O OWASP Top 10 é um amplo consenso sobre os riscos de segurança mais alarmantes para as aplicações Web. A atualização de 2021 fornece orientações que ajudam a proteger as aplicações e arquiteturas modernas da Web contra brechas, abusos e má configuração, bem como recomendações para mitigar novos riscos que envolvam cadeias de fornecimento de software, pipelines de CI/CD e software de código aberto.
Assista ao OWASP Top 10 para 2021 — Série de lições no Lightboard, na F5 DevCentral, e veja em detalhes o novo OWASP Top 10 e aprenda:
O Open Web Application Security Project (OWASP) é uma fundação sem fins lucrativos que trabalha para melhorar a segurança do software. Ele mantém vários projetos, incluindo o documento de conscientização padrão “Top 10 riscos de segurança de aplicações da Web” para programadores e profissionais de segurança.

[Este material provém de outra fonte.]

**src/rtl/wc_pkg.sv**
```systemverilog
// shared definitions for the CPU core: memory map, command queue sizes, address views
package wc_pkg;

    // CPU bus widths
    localparam int addr_w = 16;
    localparam int data_w = 8;
    localparam int ofs_w  = 11;
    localparam int page_w = 5;

    // 2 KB pages in the CPU map
    localparam logic [page_w-1:0] page_shram = 5'h19;
    localparam logic [page_w-1:0] page_fix   = 5'h1A;
    localparam logic [page_w-1:0] page_scr   = 5'h1B;
    localparam logic [page_w-1:0] page_obj   = 5'h1C;
    localparam logic [page_w-1:0] page_pal   = 5'h1D;

    // RAM region indexes
    localparam int region_w = 3;
    localparam logic [region_w-1:0] region_shram = 3'd0;
    localparam logic [region_w-1:0] region_fix   = 3'd1;
    localparam logic [region_w-1:0] region_scr   = 3'd2;
    localparam logic [region_w-1:0] region_obj   = 3'd3;
    localparam logic [region_w-1:0] region_pal   = 3'd4;
    localparam int region_count = 5;

    // scroll registers, main CPU only
    localparam logic [addr_w-1:0] scrx_lo_addr = 16'hF800;
    localparam logic [addr_w-1:0] scrx_hi_addr = 16'hF801;
    localparam logic [addr_w-1:0] scry_addr    = 16'hF802;

    localparam logic [data_w-1:0] open_bus = 8'hFF;

    // sound command queue, the consumer latch holds one more entry
    localparam int cmd_depth = 4;
    localparam int cmd_cnt_w = 3;
    localparam logic [cmd_cnt_w-1:0] cmd_credits = cmd_cnt_w'(cmd_depth + 1);

    // CPU address as a raw word or as page plus offset
    typedef union packed {
        logic [addr_w-1:0] raw;
        struct packed {
            logic [page_w-1:0] page;
            logic [ofs_w-1:0]  ofs;
        } map;
    } cpu_addr_u;

endpackage

```
**src/rtl/wc_shared_arb.sv**
```systemverilog
// shared RAM arbiter: round-robin grant, wait states, region decode and scroll registers
`timescale 1ns/1ps

module wc_shared_arb
    import wc_pkg::*;
(
    input  logic                clk,
    input  logic                arst_n,
    input  logic                main_cs,
    input  logic                main_wr_n,
    input  logic [addr_w-1:0]   main_addr,
    input  logic [data_w-1:0]   main_wdata,
    input  logic                sub_cs,
    input  logic                sub_wr_n,
    input  logic [addr_w-1:0]   sub_addr,
    input  logic [data_w-1:0]   sub_wdata,
    output logic                main_wait,
    output logic                sub_wait,
    output logic                ram_en,
    output logic                ram_we,
    output logic [region_w-1:0] ram_region,
    output logic [ofs_w-1:0]    ram_ofs,
    output logic [data_w-1:0]   ram_wdata,
    output logic                rd_open,
    output logic                main_done,
    output logic                sub_done,
    output logic [8:0]          scrx,
    output logic [data_w-1:0]   scry
);

    logic                main_gnt;
    logic                sub_gnt;
    logic                any_gnt;
    logic                last_sub;
    logic                mapped;
    logic                gnt_wr_n;
    logic [data_w-1:0]   gnt_wdata;
    logic [region_w-1:0] region;
    cpu_addr_u           gnt_addr;

    // a request stays open until its done cycle
    assign main_wait = main_cs & ~main_done;
    assign sub_wait  = sub_cs & ~sub_done;

    // on a tie the master not served last wins
    assign main_gnt = main_wait & (~sub_wait | last_sub);
    assign sub_gnt  = sub_wait & ~main_gnt;
    assign any_gnt  = main_gnt | sub_gnt;

    always_comb begin
        gnt_addr.raw = sub_gnt ? sub_addr : main_addr;
        gnt_wr_n     = sub_gnt ? sub_wr_n : main_wr_n;
        gnt_wdata    = sub_gnt ? sub_wdata : main_wdata;
    end

    // page to region
    always_comb begin
        region = region_shram;
        mapped = 1'b1;
        case (gnt_addr.map.page)
            page_shram: region = region_shram;
            page_fix:   region = region_fix;
            page_scr:   region = region_scr;
            page_obj:   region = region_obj;
            page_pal:   region = region_pal;
            default:    mapped = 1'b0;
        endcase
    end

    assign ram_en     = any_gnt & mapped;
    assign ram_we     = ram_en & ~gnt_wr_n;
    assign ram_region = region;
    assign ram_ofs    = gnt_addr.map.ofs;
    assign ram_wdata  = gnt_wdata;

    always_ff @(posedge clk or negedge arst_n) begin
        if (!arst_n) begin
            main_done <= 1'b0;
            sub_done  <= 1'b0;
            last_sub  <= 1'b1;
            rd_open   <= 1'b0;
        end else begin
            main_done <= main_gnt;
            sub_done  <= sub_gnt;
            if (any_gnt) begin
                last_sub <= sub_gnt;
            end
            // completing read of an unmapped address
            rd_open <= any_gnt & ~mapped & gnt_wr_n;
        end
    end

    // scroll latches see main writes only
    always_ff @(posedge clk or negedge arst_n) begin
        if (!arst_n) begin
            scrx <= '0;
            scry <= '0;
        end else if (main_gnt && !gnt_wr_n) begin
            case (gnt_addr.raw)
                scrx_lo_addr: scrx[7:0] <= gnt_wdata;
                scrx_hi_addr: scrx[8]   <= gnt_wdata[0];
                scry_addr:    scry      <= gnt_wdata;
                default:      ;
            endcase
        end
    end

endmodule

```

Das aplicações testadas, 94% mostraram alguma forma de controle de acesso desfeito. As falhas podem acabar levando à divulgação não autorizada, modificação ou destruição de dados, e escalonamento de privilégios, além de account takeover (ATO), violação de dados, multas e danos à marca.
As falhas criptográficas, anteriormente conhecidas como “Exposição de dados confidenciais”, levam à exposição de dados confidenciais e à invasão das sessões de usuários. Apesar da adoção generalizada do TLS 1.3, protocolos antigos e vulneráveis ainda continuam ativos.
A injeção é uma ampla classe de vetores de ataque em que uma entrada não confiável altera a execução do programa da aplicação, podendo levar ao roubo de dados, perda da integridade de dados, negação de serviço e total comprometimento do sistema. A injeção já não representa o maior risco, mas não deixa de ser considerável.
As configurações de segurança incorretas são uma das principais fontes de violações na nuvem. Aprenda o que fazer e evitar — como o desenvolvimento de aplicações modernas, reuso de software e expansão de arquitetura entre as nuvens aumenta essa risco.
É fundamental confirmar a identidade e usar uma sólida autenticação e gerenciamento de sessão para se proteger contra a violação da lógica empresarial. A maioria dos ataques de autenticação segue o uso contínuo de senhas. Credenciais comprometidas, botnets e ferramentas sofisticadas oferecem um ROI atraente para ataques automatizados como o ataque de credential stuffing.
Esta nova categoria de risco tem como foco fazer suposições relacionadas a atualizações de software, dados críticos e pipelines de CI/CD sem verificar a integridade. O ataque da cadeia de fornecimento SolarWinds é um dos mais prejudiciais já vistos.
Sem o registro e monitoramento adequados das atividades da aplicação, não é possível detectar as violações. Isso afeta diretamente a visibilidade, o alerta de incidentes e a perícia. Quanto mais tempo um hacker passar despercebido, maior é a probabilidade do sistema ser corrompido.
As violações de SSRF ocorrem quando uma aplicação da Web busca um recurso remoto sem validar o URL fornecido pelo usuário. Os invasores podem coagir a aplicação a enviar uma solicitação a um destino inesperado, mesmo que seja protegido por uma firewall, VPN ou outra lista de controle de acesso à rede (ACL).